2-DIMENSIONAL NUMERICAL OPTIMIZATION STUDY OF THE REAR CONTACT GEOMETRY OF HIGH-EFFICIENCY SILICON SOLAR-CELLS

Under one-sun illumination, the highest energy conversion efficiencies of silicon solar cells are presently obtained with bifacially contacted n+p cells, where contact to the p-type substrate is made via small openings in the rear passivating oxide. In this work, a state-of-the-art 2-dimensional (2D) semiconductor device simulator is applied to these devices in order to investigate the effects arising from the rear metallization scheme. The impact of various cell parameters [i.e., substrate resistivity, rear surface recombination model (flatband or surface band bending conditions), positive oxide charge density, capture cross section ratio] on the cell's current-voltage (I-V) characteristics and the optimum rear contact spacing is investigated. The highly nonideal I-V curves of rear point-contacted high-efficiency silicon solar cells made at the University of New South Wales (UNSW) are modeled with a high degree of accuracy. This is achieved by properly accounting for the complex recombination behavior at the rear oxidized surface.

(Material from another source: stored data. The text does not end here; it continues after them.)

## config.mk

```make
export PLATFORM = sky130hd
export DESIGN_NAME = cmp_signed_exerciser
export DESIGN_NICKNAME = d
export VERILOG_FILES = /design/src/rtl/cmp_signed_exerciser.sv
export SDC_FILE = /design/constraint.sdc
export NUM_CORES = 1
export LEC_CHECK = 0
export ABC_CLOCK_PERIOD_IN_PS = 5800
export CAP_MARGIN = 25
export CORE_UTILIZATION = 55
export CTS_BUF_LIST = sky130_fd_sc_hd__clkbuf_16
export DETAILED_ROUTE_END_ITERATION = 12
export PLACE_DENSITY = 0.85
export SLEW_MARGIN = 15
export SYNTH_ARGS = -nofsm -noshare
export SYNTH_HDL_FRONTEND = slang
export SYNTH_SLANG_ARGS = --single-unit
export TNS_END_PERCENT = 5
```

## constraint.sdc

```tcl
create_clock -name clk -period 5.8 [get_ports clk]
set_input_delay 1.45 -clock clk [delete_from_list [all_inputs] [get_ports clk]]
set_output_delay 1.45 -clock clk [all_outputs]
set_load 0.05 [all_outputs]
```

## src/rtl/cmp_signed_exerciser.sv

```systemverilog
// cmp_signed_exerciser: exhaustive sweep of a signed comparator, counting mismatches and latching the first failing pair
module cmp_signed_exerciser #(
  parameter int WIDTH  = 8,
  parameter int SETTLE = 1
) (
  input  logic               clk,
  input  logic               reset,
  input  logic               start,
  output logic [WIDTH-1:0]   a_o,
  output logic [WIDTH-1:0]   b_o,
  input  logic               gt_i,
  output logic               busy,
  output logic               done,
  output logic               pass,
  output logic [2*WIDTH:0]   err_count,
  output logic [2*WIDTH-1:0] vec_count,
  output logic [WIDTH-1:0]   fail_a,
  output logic [WIDTH-1:0]   fail_b
);
  localparam int CW = SETTLE > 1 ? $clog2(SETTLE) : 1;
  typedef enum logic [1:0] {IDLE, DRIVE, CHECK, DONE} state_t;
  state_t             state_q, state_d;
  logic [2*WIDTH-1:0] vec_q, vec_d;
  logic [CW-1:0]      cnt_q, cnt_d;
  logic [2*WIDTH:0]   err_q, err_d;
  logic [WIDTH-1:0]   fail_a_q, fail_a_d, fail_b_q, fail_b_d;
  logic               busy_q, busy_d, done_q, done_d, pass_q, pass_d;
  logic               exp_gt, miss;
  assign a_o       = vec_q[2*WIDTH-1:WIDTH];
  assign b_o       = vec_q[WIDTH-1:0];
  assign exp_gt    = $signed(a_o) > $signed(b_o);
  assign miss      = gt_i != exp_gt;
  assign busy      = busy_q;
  assign done      = done_q;
  assign pass      = pass_q;
  assign err_count = err_q;
  assign vec_count = vec_q;
  assign fail_a    = fail_a_q;
  assign fail_b    = fail_b_q;
  always_comb begin
    state_d  = state_q;
    vec_d    = vec_q;
    cnt_d    = cnt_q;
    err_d    = err_q;
    fail_a_d = fail_a_q;
    fail_b_d = fail_b_q;
    busy_d   = busy_q;
    done_d   = done_q;
    pass_d   = pass_q;
    case (state_q)
      IDLE, DONE: if (start) begin
        state_d  = DRIVE;
        vec_d    = '0;
        cnt_d    = '0;
        err_d    = '0;
        fail_a_d = '0;
        fail_b_d = '0;
        busy_d   = 1'b1;
        done_d   = 1'b0;
        pass_d   = 1'b0;
      end
      DRIVE: begin
        state_d = cnt_q == CW'(SETTLE - 1) ? CHECK : DRIVE;
        cnt_d   = cnt_q == CW'(SETTLE - 1) ? '0 : cnt_q + CW'(1);
      end
      CHECK: begin
        // first mismatch is recognised by the counter still being zero; saturation never wraps it back
        if (miss) begin
          err_d    = &err_q ? err_q : err_q + (2*WIDTH+1)'(1);
          fail_a_d = err_q == '0 ? a_o : fail_a_q;
          fail_b_d = err_q == '0 ? b_o : fail_b_q;
        end
        if (&vec_q) begin
          state_d = DONE;
          busy_d  = 1'b0;
          done_d  = 1'b1;
          pass_d  = err_d == '0;
        end else begin
          state_d = DRIVE;
          vec_d   = vec_q + (2*WIDTH)'(1);
        end
      end
      default: state_d = IDLE;
    endcase
  end
  always_ff @(posedge clk) begin
    if (reset) begin
      state_q  <= IDLE;
      vec_q    <= '0;
      cnt_q    <= '0;
      err_q    <= '0;
      fail_a_q <= '0;
      fail_b_q <= '0;
      busy_q   <= 1'b0;
      done_q   <= 1'b0;
      pass_q   <= 1'b0;
    end else begin
      state_q  <= state_d;
      vec_q    <= vec_d;
      cnt_q    <= cnt_d;
      err_q    <= err_d;
      fail_a_q <= fail_a_d;
      fail_b_q <= fail_b_d;
      busy_q   <= busy_d;
      done_q   <= done_d;
      pass_q   <= pass_d;
    end
  end
endmodule
```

The 2D simulations show that the nonideal I-V curves result from the unequal capture cross sections of electrons and holes at the rear Si-SiO2 interface and the surface band bending induced by positive oxide charges and metal/silicon work function differences. For the UNSW cells, optimum one-sun efficiency is obtained on 2 OMEGA cm substrates and rear contact spacings of 0.2-0.3 mm. The 2D simulations presented in this work clearly confirm the experimental findings and reveal the physical mechanisms which favor this particular contact design.